Facebook, today divulged that it has discovered some bugs and errors in its system that have led to miscalculated numbers across some of its products. Facebook has also said that it will create a Measurement Council and introduce more third party verification — in order to fix those bugs and to provide clearer and more accurate numbers to publishers and other clients.

This news came at a time when Facebook is already suffering under allegations that it influenced the U.S. election by showing people too much “fake news”. It was being held that Facebook was flooded with a bunch of posts that led to biased opinions and get more clicks.

According to Facebook, there were bugs in four of its products, namely, Page Insights, its Video product, Instant Articles, and referrals in Analytics for Apps.

Here are the details of the bugs divulged by Facebook:

Page Insights:

Pages dashboards, which gives a summary for the 7-day or 28-day organic page reach was miscalculated as a sum of daily reach instead of de-duplicating repeat visitors over those periods. The de-duplicated 7-day summary in the overview dashboard will be 33% lower on average and 28-day will be 55% lower. Which can make a huge difference in the long run, leading publishers and advertisers to false

What could only be termed as a surprising level of irresponsibility is the fact that the bug has been live since May. Interestingly, this bug does not affect paid reach. On this, the users can continue to trust the company like in the past.

The company said,

The vast majority of reach data in the Page Insights dashboard was unaffected, including all the graphs, daily and historical reach, per-post reach, exported and API reach data, and all data on the Reach tab.

Instant Articles:

The company had been under-counting metrics for 100%, video views. The explanation given for this blunder is that sometimes the audio plays longer than the video. Facebook calculated that this may have meant up to a 35% increase in video watches at 100%.

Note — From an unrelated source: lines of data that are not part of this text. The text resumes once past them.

### src/rtl/core_sequencer.sv
// Multi-cycle RV32I control FSM: fetch/decode/exec/mem/wb over one shared
// memory port, with retire counting and sticky halt/trap status.
module core_sequencer
  import core_pkg::*;
#(
  parameter int unsigned MEM_TIMEOUT = 16,
  parameter int unsigned INSTRET_W   = 32
) (
  input  logic                 clk,
  input  logic                 rst_n,
  input  logic                 run,
  input  logic [6:0]           opcode,
  input  logic                 branch_taken,
  input  logic                 mem_ack,
  output logic                 mem_req,
  output logic                 mem_we,
  output logic                 mem_addr_sel,
  output logic                 ir_load,
  output logic                 mdr_load,
  output logic                 pc_write,
  output logic [1:0]           pc_src,
  output logic                 reg_write,
  output logic [1:0]           wb_sel,
  output logic                 retire,
  output logic [INSTRET_W-1:0] instret,
  output logic                 halted,
  output logic [1:0]           trap_cause,
  output state_t               dbg_state
);

  // Memory handshake: mem_req rises on entry to FETCH/MEM and stays high, with
  // mem_we/mem_addr_sel stable, until the one-cycle mem_ack pulse completes it.
  state_t                 r_state;
  state_t                 w_next;
  logic [1:0]             r_trap_cause;
  logic [1:0]             w_next_cause;
  logic [INSTRET_W-1:0]   r_instret;
  logic                   w_wd_expired;

  seq_watchdog #(.MEM_TIMEOUT(MEM_TIMEOUT)) u_watchdog (
    .clk       (clk),
    .rst_n     (rst_n),
    .i_clear   (mem_ack),
    .i_active  (mem_req),
    .o_expired (w_wd_expired)
  );

  always_ff @(posedge clk or negedge rst_n) begin
    if (!rst_n) begin
      r_state      <= ST_IDLE;
      r_trap_cause <= TRAP_NONE;
      r_instret    <= '0;
    end else begin
      r_state      <= w_next;
      r_trap_cause <= w_next_cause;
      if (retire) r_instret <= r_instret + INSTRET_W'(1);
    end
  end

  always_comb begin
    w_next       = r_state;
    w_next_cause = r_trap_cause;
    mem_req      = 1'b0;
    mem_we       = 1'b0;
    mem_addr_sel = 1'b0;
    ir_load      = 1'b0;
    mdr_load     = 1'b0;
    pc_write     = 1'b0;
    pc_src       = PC_SRC_PLUS4;
    reg_write    = 1'b0;
    wb_sel       = WB_SEL_ALU;
    retire       = 1'b0;
    halted       = 1'b0;
    case (r_state)
      ST_IDLE: if (run) w_next = ST_FETCH;
      ST_FETCH: begin
        mem_req = 1'b1;
        if (mem_ack) begin
          ir_load = 1'b1;
          w_next  = ST_DECODE;
        end else if (w_wd_expired) begin
          w_next       = ST_TRAP;
          w_next_cause = TRAP_BUS;
        end
      end
      ST_DECODE: begin
        if (is_legal_opcode(opcode)) begin
          w_next = ST_EXEC;
        end else begin
          w_next       = ST_TRAP;
          w_next_cause = TRAP_ILLEGAL;
        end
      end
      ST_EXEC: begin
        case (opcode)
          OP_B: begin
            pc_write = 1'b1;
            pc_src   = branch_taken ? PC_SRC_BRANCH : PC_SRC_PLUS4;
            retire   = 1'b1;
          end
          OP_J, OP_I_JALR: begin
            reg_write = 1'b1;
            wb_sel    = WB_SEL_PC4;
            pc_write  = 1'b1;
            pc_src    = PC_SRC_JUMP;
            retire    = 1'b1;
          end
          OP_FENCE: begin
            pc_write = 1'b1;
            retire   = 1'b1;
          end
          OP_I_LOAD, OP_S:         w_next = ST_MEM;
          OP_R, OP_I, OP_U, OP_U_PC: w_next = ST_WB;
          OP_CSR: begin
            w_next       = ST_HALT;
            w_next_cause = TRAP_ECALL;
          end
          default: begin
            w_next       = ST_TRAP;
            w_next_cause = TRAP_ILLEGAL;
          end
        endcase
      end
      ST_MEM: begin
        mem_req      = 1'b1;
        mem_addr_sel = 1'b1;
        mem_we       = (opcode == OP_S);
        if (mem_ack) begin
          if (opcode == OP_S) begin
            pc_write = 1'b1;
            retire   = 1'b1;
          end else begin
            mdr_load = 1'b1;
            w_next   = ST_WB;
          end
        end else if (w_wd_expired) begin
          w_next       = ST_TRAP;
          w_next_cause = TRAP_BUS;
        end
      end
      ST_WB: begin
        reg_write = 1'b1;
        wb_sel    = (opcode == OP_I_LOAD) ? WB_SEL_MDR : WB_SEL_ALU;
        pc_write  = 1'b1;
        retire    = 1'b1;
      end
      ST_HALT, ST_TRAP: halted = 1'b1;
      default: w_next = ST_IDLE;
    endcase
    if (retire) w_next = run ? ST_FETCH : ST_IDLE;
  end

  assign instret    = r_instret;
  assign trap_cause = r_trap_cause;
  assign dbg_state  = r_state;

endmodule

We were calculating the average across a histogram of time spent, instead of reflecting the total time spent reading an article divided by its total views. We have now fixed this issue.

Referrals:

There was a miscalculation in Analytics for Apps by about 6% for the most frequent users. It was counting clicks that went directly to apps and websites, and wrongly counting clicks on posts via apps and websites, including clicks to view media as well.

It said that other referral measurements were unaffected.

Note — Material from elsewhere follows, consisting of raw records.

<file path="src/rtl/raccoon_pkg.sv">
// Raccoon ring definitions shared by ring nodes.
// Holds the ring word field positions, the slot type codes, the initiator
// state encoding and a helper that assembles a request word.
package raccoon_pkg;

    // Ring word field positions
    localparam int unsigned TYPE_HI = 63;
    localparam int unsigned TYPE_LO = 62;
    localparam int unsigned ID_HI   = 61;
    localparam int unsigned ID_LO   = 55;
    localparam int unsigned SEQ_BIT = 54;
    localparam int unsigned MASK_HI = 53;
    localparam int unsigned MASK_LO = 50;
    localparam int unsigned ADDR_HI = 49;
    localparam int unsigned ADDR_LO = 32;
    localparam int unsigned DATA_HI = 31;
    localparam int unsigned DATA_LO = 0;

    // Slot type codes
    localparam logic [1:0] RACC_EMPTY = 2'b00;
    localparam logic [1:0] RACC_REQ   = 2'b11;
    localparam logic [1:0] RACC_RSP   = 2'b10;

    // Initiator states: idle, waiting for an empty slot, waiting for a response
    typedef enum logic [1:0] {
        StIdle = 2'd0,
        StPend = 2'd1,
        StWait = 2'd2
    } state_e;

    function automatic logic [63:0] racc_req_word(input logic [6:0]  id,
                                                  input logic        seq,
                                                  input logic [3:0]  mask,
                                                  input logic [17:0] addr,
                                                  input logic [31:0] data);
        logic [63:0] w;
        w                   = '0;
        w[TYPE_HI:TYPE_LO]  = RACC_REQ;
        w[ID_HI:ID_LO]      = id;
        w[SEQ_BIT]          = seq;
        w[MASK_HI:MASK_LO]  = mask;
        w[ADDR_HI:ADDR_LO]  = addr;
        w[DATA_HI:DATA_LO]  = data;
        return w;
    endfunction

endpackage

</file>
<file path="src/rtl/ram2raccoon.sv">
// Initiator end of the Raccoon ring.
// Turns one RAM-style request (read or masked write) into a ring request word,
// inserts it into the first empty slot, then pulls the matching response off
// the ring. All other traffic passes through with a 2-cycle latency.
//   CLK, RST          clock, synchronous active-high reset
//   RaccIn / RaccOut  ring word from upstream / to downstream
//   REQ, WE, ADDR, MASK, WR_DATA   local request (REQ taken only when idle)
//   BUSY              transaction in flight
//   DONE / ERR        one-cycle completion / failure pulses
//   RD_DATA           response data, held until the next DONE
module ram2raccoon
    import raccoon_pkg::*;
#(
    parameter logic [6:0]  MASTER_ID = 7'h01,
    parameter logic [15:0] TIMEOUT   = 16'd1024
) (
    input  logic        CLK,
    input  logic        RST,
    input  logic [63:0] RaccIn,
    output logic [63:0] RaccOut,
    input  logic        REQ,
    input  logic        WE,
    input  logic [19:0] ADDR,
    input  logic [3:0]  MASK,
    input  logic [31:0] WR_DATA,
    output logic        BUSY,
    output logic        DONE,
    output logic        ERR,
    output logic [31:0] RD_DATA
);

    state_e      state_q, state_d;
    logic [63:0] din_q, dout_q, dout_d;
    logic        seq_q, seq_d;
    logic [15:0] timer_q, timer_d;
    logic [3:0]  mask_q, mask_d;
    logic [17:0] addr_q, addr_d;
    logic [31:0] wdata_q, wdata_d;
    logic [31:0] rd_data_q, rd_data_d;
    logic        done_q, done_d;
    logic        err_q, err_d;

    logic [1:0] din_type;
    logic       tag;
    logic       id_hit, seq_hit, our_rsp, match_rsp, own_req, timed_out;

    // Byte offset is not carried on the ring
    logic unused_addr_lo;
    assign unused_addr_lo = ^ADDR[1:0];

    // seq_q flips on every acceptance starting from 0, so the transaction in
    // flight is tagged with its complement: the first request carries 0.
    assign tag       = ~seq_q;
    assign din_type  = din_q[TYPE_HI:TYPE_LO];
    assign id_hit    = (din_q[ID_HI:ID_LO] == MASTER_ID);
    assign seq_hit   = (din_q[SEQ_BIT] == tag);
    assign our_rsp   = (din_type == RACC_RSP) && id_hit;
    assign match_rsp = our_rsp && seq_hit;
    assign own_req   = (din_type == RACC_REQ) && id_hit && seq_hit;
    assign timed_out = (TIMEOUT != 16'd0) && (16'(timer_q + 16'd1) == TIMEOUT);

    always_comb begin
        state_d   = state_q;
        seq_d     = seq_q;
        timer_d   = timer_q;
        mask_d    = mask_q;
        addr_d    = addr_q;
        wdata_d   = wdata_q;
        rd_data_d = rd_data_q;
        done_d    = 1'b0;
        err_d     = 1'b0;
        dout_d    = din_q;

        if (state_q != StIdle) begin
            timer_d = 16'(timer_q + 16'd1);
        end

        unique case (state_q)
            StIdle: begin
                if (our_rsp) begin
                    dout_d = '0;
                end
                if (REQ) begin
                    mask_d  = WE ? MASK : 4'h0;
                    addr_d  = ADDR[19:2];
                    wdata_d = WR_DATA;
                    seq_d   = ~seq_q;
                    timer_d = '0;
                    state_d = StPend;
                end
            end
            StPend: begin
                if (timed_out) begin
                    // Give up before inserting; the slot is left alone
                    if (our_rsp) begin
                        dout_d = '0;
                    end
                    err_d   = 1'b1;
                    state_d = StIdle;
                end else if (din_type == RACC_EMPTY) begin
                    dout_d  = racc_req_word(MASTER_ID, tag, mask_q, addr_q, wdata_q);
                    state_d = StWait;
                end else if (our_rsp) begin
                    dout_d = '0;
                end
            end
            StWait: begin
                // A matching response beats a timeout in the same cycle
                if (match_rsp) begin
                    dout_d    = '0;
                    rd_data_d = din_q[DATA_HI:DATA_LO];
                    done_d    = 1'b1;
                    state_d   = StIdle;
                end else if (own_req) begin
                    // Request went all the way round unclaimed
                    dout_d  = '0;
                    err_d   = 1'b1;
                    state_d = StIdle;
                end else begin
                    if (our_rsp) begin
                        dout_d = '0;
                    end
                    if (timed_out) begin
                        err_d   = 1'b1;
                        state_d = StIdle;
                    end
                end
            end
            default: state_d = StIdle;
        endcase
    end

    always_ff @(posedge CLK) begin
        if (RST) begin
            state_q   <= StIdle;
            din_q     <= '0;
            dout_q    <= '0;
            seq_q     <= 1'b0;
            timer_q   <= '0;
            mask_q    <= '0;
            addr_q    <= '0;
            wdata_q   <= '0;
            rd_data_q <= '0;
            done_q    <= 1'b0;
            err_q     <= 1'b0;
        end else begin
            state_q   <= state_d;
            din_q     <= RaccIn;
            dout_q    <= dout_d;
            seq_q     <= seq_d;
            timer_q   <= timer_d;
            mask_q    <= mask_d;
            addr_q    <= addr_d;
            wdata_q   <= wdata_d;
            rd_data_q <= rd_data_d;
            done_q    <= done_d;
            err_q     <= err_d;
        end
    end

    assign RaccOut = dout_q;
    assign BUSY    = (state_q != StIdle);
    assign DONE    = done_q;
    assign ERR     = err_q;
    assign RD_DATA = rd_data_q;

endmodule
</file>
<file path="config.mk">
export PLATFORM = sky130hd
export DESIGN_NAME = ram2raccoon
export DESIGN_NICKNAME = d
export VERILOG_FILES = /design/src/rtl/raccoon_pkg.sv /design/src/rtl/ram2raccoon.sv
export SDC_FILE = /design/constraint.sdc
export NUM_CORES = 1
export LEC_CHECK = 0
export ABC_CLOCK_PERIOD_IN_PS = 7600
export CORE_MARGIN = 4
export CORE_UTILIZATION = 30
export DETAILED_ROUTE_END_ITERATION = 12
export GPL_TIMING_DRIVEN = 0
export PLACE_DENSITY = 0.62
export SYNTH_ARGS = -nofsm -noshare
export SYNTH_HDL_FRONTEND = slang
export SYNTH_SLANG_ARGS = --single-unit
</file>
<file path="constraint.sdc">
create_clock -name CLK -period 7.6 [get_ports CLK]
set_clock_uncertainty 0.15 [all_clocks]
set_input_delay 1.14 -clock CLK [delete_from_list [all_inputs] [get_ports CLK]]
set_output_delay 1.14 -clock CLK [all_outputs]
set_load 0.02 [all_outputs]
</file>
==> out/metrics.cfg <==
[status]
status=finished, final reports clean

[sta]
relSlewSlack_pct=46.1
worst_pin_slew_ns=0.809
final-hold-violation-count=0
finalMaxSlewViolations=0
fin_crit_sh_pct=50.9
setup_viol=0
final.setup.tns_ns=0
fin_ws_ns=3.73
rsz0062_at_grt=no
fin_crit_ns=3.87
fmax_mhz=258

[critical_path]
worstSetupPathType=register to primary output
arrival_ns=2.58
reg2regPathDepth=9
path_max_fanout=10
cp-start-kind=register
end_kind=primary output
critPathRequiredTime_ns=6.31

[global_routing]
grt_max_degree=15
met2_usage_pct=26.8
grt_pass1_wl_mm=40.6
antenna_found_initial=0
grt_use_met1_pct=21.5
top_usage_layer=met2
overflow=0
grtUsageMet3_pct=4.91
grt_pass1_vias=7237
grt.total_usage_pct=16.3

[yosys]
synth_top_cell_by_area=dfxtp_1
seq_area_frac_synth_pct=55.1
yosys_most_used_dff=dfxtp_1
syn_area_per_cell_sq_um=9.19
synthMuxAreaShare_pct=0
synth_fa_ha_area_share_pct=0.732
synth_cell_type_count=52
synth_edf_count=0
yosysMostFrequentCell=dfxtp_1
ys_ff_latch=235
synth_xor_area_share_pct=2.04
synth_compound_area_share_pct=15.0
netlist_instances=929
synthArstFlopShare_pct=0
ys_warn_count=0
synth_area_leaders=dfxtp_1 (55%), nand2_1 (8.5%), a21oi_1 (6.1%), nor2b_1 (4.7%), a221o_1 (3.3%)
synth-simple-area-share_pct=23.2
syn_nets=1058
syn_area_sq_um=8540
synth.top_cells.by_count=dfxtp_1 (235), nand2_1 (194), a21oi_1 (104)
yosysTopAreaCellShare_pct=55.1
synth_top_family_by_area=simple AND/OR/NAND/NOR gates

[floorplan]
dieHeight_um=177
start_util_pct=30.6
fp-row-count=61
io_pins=223
die_x_um=177
core_area_sq_um=27900
die-area_sq_um=31200

[clock_tree]
htree_levels=1
cts_setup_buffers=0
clock_latency_ns=0.52
path_clk_slew_ns=0.06
cts_buffer_depth=3
root_buffer=clkbuf_16
cts_tree=built
cts.sinks=235
cts.repair.resized=0
cts-buffers-inserted=25
ctsHoldBuffers=0

[routing]
wl_mm=26.4
drcViolationCount=0
drt_pass1_iterations=7
routed_via_density=4.66
drt-initial-drc-count=471
post_drt_wl_per_cell_um=16.8
ant_nets=0
vias=7313

[placed_design]
dpl.hpwl_mm=19.1
dp_slack_ns=4.23
port_buffers=218
finalWeightedCongestion=0.822

[power_and_ir_drop]
ir_drop_mv=0.127
p_per_area_nw_per_um2=243
p_leak_nw=4.51

[finish]
syn_to_final_growth_pct=40.3
nets=1303
drive_gt1_share_pct=5.80

[min_path]
worstHoldPathType=register to register
holdPathStages=2

[run]
drv_cap=0

## state kept, by name, summed over array words and instances, names as in the netlist
signal / count
DONE: 1
ERR: 1
RaccOut: 64
din_q: 64
timer_q: 16
RD_DATA: 32
addr_q: 18
state_q: 2
mask_q: 4
seq_q: 1
wdata_q: 32
## worst max-delay path, stage by stage, from the launching register on
cell and delay [ns]:
dfxtp_1 0.40, inv_1 0.08, ha_1 0.21, inv_1 0.19, clkbuf_1 0.46, clkdlybuf4s50_1 0.72
## cell type report
cell class	count	area [sq um]
repair buffers	218	2180
flip-flops and latches	235	4700
clock buffers	32	692
diodes	1	2.50
well taps	378	473
clock inverters	10	90.1
multi-input cells	618	3500
fillers	2782	16000
plain buffers	67	302
inverters	9	33.8
## power by group
| part | leakage (nW) | switching [W] | total (W) | internal [W] |
|---|---|---|---|---|
| Combinational | 2.20 | 0.000219 | 0.000399 | 0.000181 |
| Clock | 0.380 | 0.000489 | 0.00116 | 0.000675 |
| Sequential | 1.93 | 0.0000387 | 0.00134 | 0.00131 |
## routing by layer
layer  wire length (um)  part of all wire (%)  up-vias
li1                   -                     -     3662
met1              11700                    44     3396
met2              12100                    46      224
met3               2270                   8.6       31
met4                342                   1.3        0
met5                  0                     0        -
## cells in the final DEF, fill, tap and decap left out, drive strengths merged, types with 8 or more instances in the layout
master / Yosys / routed
clkdlybuf4s50: 0 / 218
a32o: 19 / 19
inv: 9 / 11
a221o: 28 / 28
xnor2: 8 / 8
nor2: 47 / 47
a21oi: 104 / 104
nand2: 195 / 195
dfxtp: 235 / 235
nand2b: 19 / 19
clkbuf: 46 / 78
buf: 21 / 21
nor2b: 64 / 64
and3: 32 / 32
nand3: 17 / 17
xor2: 11 / 11
## logic make-up (layout without fill, tap and decap cells)
kind of cell    after synthesis  after routing
compound gates              190            190
xor+xnor                     19             19
fa+ha+maj                     5              5
buf+inv                      76            336
flops                       235            235
other cells                   0              1
simple gates                404            404
## path summary, 6_finish.rpt
path	from	endpoint	slack, ns
hold reg to reg	din_q[61]$_SDFF_PP0_	RaccOut[61]$_SDFF_PP0_	0.28
hold / removal	din_q[61]$_SDFF_PP0_	RaccOut[61]$_SDFF_PP0_	0.28
setup reg to reg	timer_q[0]$_SDFF_PP0_	RaccOut[29]$_SDFF_PP0_	4.28
setup / recovery	state_q[1]$_SDFFE_PP0P_	BUSY	3.73
## stage by stage
| step | total power [W] | utilization [%] | hold WS [ns] | std cells | cell area, sq um |
|---|---|---|---|---|---|
| global route | 0.00304 | 42.9 | 0.306 | 1567 | 12000 |
| floorplan | 0.00157 | - | 0.258 | 929 | 8540 |
| detailed placement | 0.00178 | 40.1 | 0.273 | 1525 | 11200 |
| finish | 0.00291 | 42.9 | 0.279 | 1568 | 12000 |
| global placement | 0.00177 | 40.1 | 0.275 | 1525 | 11200 |
| CTS | 0.00295 | 42.9 | 0.282 | 1567 | 12000 |
Note: power is estimated with default switching activity, not from simulation.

Facebook’s correction strategy:

Here are the immediate steps that Facebook will be taking to fix these bugs:

  • It will be increasing the introduction of third third-party companies which will work on measuring traffic and engagement on its platform.The current third party companies in collaboration with Facebook are comScore, Moat, Nielsen, and Integral Ad Science (IAS).
  • It will give more responsibilities to the existing partners. For example Nielsen will be given the task to to monitor video and Facebook live content to incorporate that into their wider social media dashboard.
  • Most importantly, it will create a new Measurement Council which will include comprised of advertising clients and measurement companies in order to look at how it will continue to evolve this going forward, part of a bigger plan to communicate more about its metrics publicly.
  • This will change language it uses to describe metrics in order to make more clear calculations, more categorization and better definitions of what Facebook is measuring.

Well, Facebook did have some gaping holes in its policies and services. Amidst advertiser allegations and transparency concerns that was further compounded by fake news, Facebook really needed to address the issues it was facing. The company has now done so, however, we will have to wait and see how successful these moves turn out to be.

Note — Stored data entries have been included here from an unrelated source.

**src/rtl/pool1_ctrl_pkg.sv**
```systemverilog
// Shared LeNet constants and the FSM state encoding for the pool1 controller.
// No logic; types and localparams only.
// Imported by pool1_ctrl and pool1_addr_gen.
package pool1_ctrl_pkg;

  localparam int IN_W   = 28;              // f2 map width/height
  localparam int OUT_W  = 14;              // f3 map width/height
  localparam int F2_AW  = 10;              // f2 buffer address width
  localparam int F3_AW  = 8;               // f3 buffer address width
  localparam int WIN_N  = 196;             // pooling windows per map set
  localparam int WIN_EL = 4;               // elements per 2x2 window
  localparam int RD_N   = WIN_N * WIN_EL;  // f2 reads per run (784)

  typedef enum logic [1:0] {
    IDLE  = 2'd0,
    RUN   = 2'd1,
    DRAIN = 2'd2,
    DONE  = 2'd3
  } state_t;

endpackage

```
**src/rtl/pool1_addr_gen.sv**
```systemverilog
// Window/element counters and f2/f3 address arithmetic for 2x2 max-pool scan.
// Outputs are combinational from the counters; counters step once per i_adv.
// No backpressure: the caller advances every cycle it issues a read.
module pool1_addr_gen
  import pool1_ctrl_pkg::*;
(
  input  logic             clk,
  input  logic             rst,
  input  logic             i_clr,
  input  logic             i_adv,
  output logic [F2_AW-1:0] o_raddr,
  output logic [F3_AW-1:0] o_win,
  output logic             o_el0,
  output logic             o_el3,
  output logic             o_last
);

  logic [3:0] r_row;   // window row r, 0..13
  logic [3:0] r_col;   // window column c, 0..13
  logic [1:0] r_el;    // element within window: {dy, dx}

  logic             w_col_end;
  logic             w_row_end;
  logic [F2_AW-1:0] w_f2_row;
  logic [F2_AW-1:0] w_f2_col;

  assign w_col_end = (r_col == 4'(OUT_W - 1));
  assign w_row_end = (r_row == 4'(OUT_W - 1));

  // Element order within a window: (2r,2c), (2r,2c+1), (2r+1,2c), (2r+1,2c+1)
  assign w_f2_row = F2_AW'({r_row, 1'b0}) + F2_AW'(r_el[1]);
  assign w_f2_col = F2_AW'({r_col, 1'b0}) + F2_AW'(r_el[0]);
  assign o_raddr  = w_f2_row * F2_AW'(IN_W) + w_f2_col;
  assign o_win    = F3_AW'(r_row) * F3_AW'(OUT_W) + F3_AW'(r_col);
  assign o_el0    = (r_el == 2'd0);
  assign o_el3    = (r_el == 2'd3);
  assign o_last   = o_el3 && w_col_end && w_row_end;

  // Row-major window scan; element counter is innermost, column wraps into row
  always_ff @(posedge clk or posedge rst) begin
    if (rst) begin
      r_row <= '0;
      r_col <= '0;
      r_el  <= '0;
    end else if (i_clr) begin
      r_row <= '0;
      r_col <= '0;
      r_el  <= '0;
    end else if (i_adv) begin
      r_el <= r_el + 2'd1;
      if (r_el == 2'd3) begin
        if (w_col_end) begin
          r_col <= '0;
          r_row <= w_row_end ? 4'd0 : r_row + 4'd1;
        end else begin
          r_col <= r_col + 4'd1;
        end
      end
    end
  end

endmodule

```
**src/rtl/pool1_ctrl.sv**
```systemverilog
// Sequences one 28x28 -> 14x14 2x2 pooling pass: f2 reads, pool clear, f3 writes.
// 788 cycles start-to-IDLE; one f2 read per cycle, f3 write 2 cycles after element 3.
// No backpressure: start is only accepted in IDLE and the run never stalls.
module pool1_ctrl
  import pool1_ctrl_pkg::*;
(
  input  logic             clk,
  input  logic             rst,
  input  logic             start,
  output logic             busy,
  output logic             done,
  output logic [F2_AW-1:0] f2_raddr,
  output logic             f2_ren,
  output logic             pool1_clr,
  output logic [F3_AW-1:0] f3_waddr,
  output logic             f3_wen
);

  state_t r_state;
  state_t w_nxt;

  logic             w_run;
  logic [F2_AW-1:0] w_raddr;
  logic [F3_AW-1:0] w_win;
  logic             w_el0;
  logic             w_el3;
  logic             w_last;

  logic             r_busy;
  logic             r_done;
  logic [F2_AW-1:0] r_f2_raddr;
  logic             r_f2_ren;
  logic             r_pool1_clr;
  logic [F3_AW-1:0] r_f3_waddr;
  logic             r_f3_wen;

  // Delay lines: element 0 flag (clear lands with its read data),
  // element 3 flag plus window index (write lands after the pool unit's register)
  logic             r_e0_d1;
  logic             r_e3_d1;
  logic             r_e3_d2;
  logic [F3_AW-1:0] r_win_d1;
  logic [F3_AW-1:0] r_win_d2;

  assign w_run = (r_state == RUN);

  pool1_addr_gen u_addr_gen (
    .clk     (clk),
    .rst     (rst),
    .i_clr   (r_state == IDLE),
    .i_adv   (w_run),
    .o_raddr (w_raddr),
    .o_win   (w_win),
    .o_el0   (w_el0),
    .o_el3   (w_el3),
    .o_last  (w_last)
  );

  // State register
  always_ff @(posedge clk or posedge rst) begin
    if (rst) r_state <= IDLE;
    else     r_state <= w_nxt;
  end

  // Next-state logic; DRAIN ends once the last window's write is on the bus
  always_comb begin
    w_nxt = r_state;
    case (r_state)
      IDLE:    if (start) w_nxt = RUN;
      RUN:     if (w_last) w_nxt = DRAIN;
      DRAIN:   if (r_f3_wen && (r_f3_waddr == F3_AW'(WIN_N - 1))) w_nxt = DONE;
      DONE:    w_nxt = IDLE;
      default: w_nxt = IDLE;
    endcase
  end

  // Registered outputs and delay lines; addresses forced to 0 when not enabled
  always_ff @(posedge clk or posedge rst) begin
    if (rst) begin
      r_busy      <= 1'b0;
      r_done      <= 1'b0;
      r_f2_ren    <= 1'b0;
      r_f2_raddr  <= '0;
      r_pool1_clr <= 1'b0;
      r_f3_wen    <= 1'b0;
      r_f3_waddr  <= '0;
      r_e0_d1     <= 1'b0;
      r_e3_d1     <= 1'b0;
      r_e3_d2     <= 1'b0;
      r_win_d1    <= '0;
      r_win_d2    <= '0;
    end else begin
      r_busy      <= (w_nxt == RUN) || (w_nxt == DRAIN);
      r_done      <= (w_nxt == DONE);
      r_f2_ren    <= w_run;
      r_f2_raddr  <= w_run ? w_raddr : '0;
      r_e0_d1     <= w_run && w_el0;
      r_pool1_clr <= r_e0_d1;
      r_e3_d1     <= w_run && w_el3;
      r_win_d1    <= (w_run && w_el3) ? w_win : '0;
      r_e3_d2     <= r_e3_d1;
      r_win_d2    <= r_win_d1;
      r_f3_wen    <= r_e3_d2;
      r_f3_waddr  <= r_e3_d2 ? r_win_d2 : '0;
    end
  end

  assign busy      = r_busy;
  assign done      = r_done;
  assign f2_ren    = r_f2_ren;
  assign f2_raddr  = r_f2_raddr;
  assign pool1_clr = r_pool1_clr;
  assign f3_wen    = r_f3_wen;
  assign f3_waddr  = r_f3_waddr;

endmodule

```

Despite its lack of transparency, the social media platform was being blindly trusted by users and advertisers. However, with great power comes great responsibility. Undoubtedly, the social media platform’s reputation has suffered a blow. Facebook simply can not afford to make such calculation blunders, considering its level of acceptance in the market.

Let’s hope that it does better to justify the faith advertisers and publishers place in it, in the future.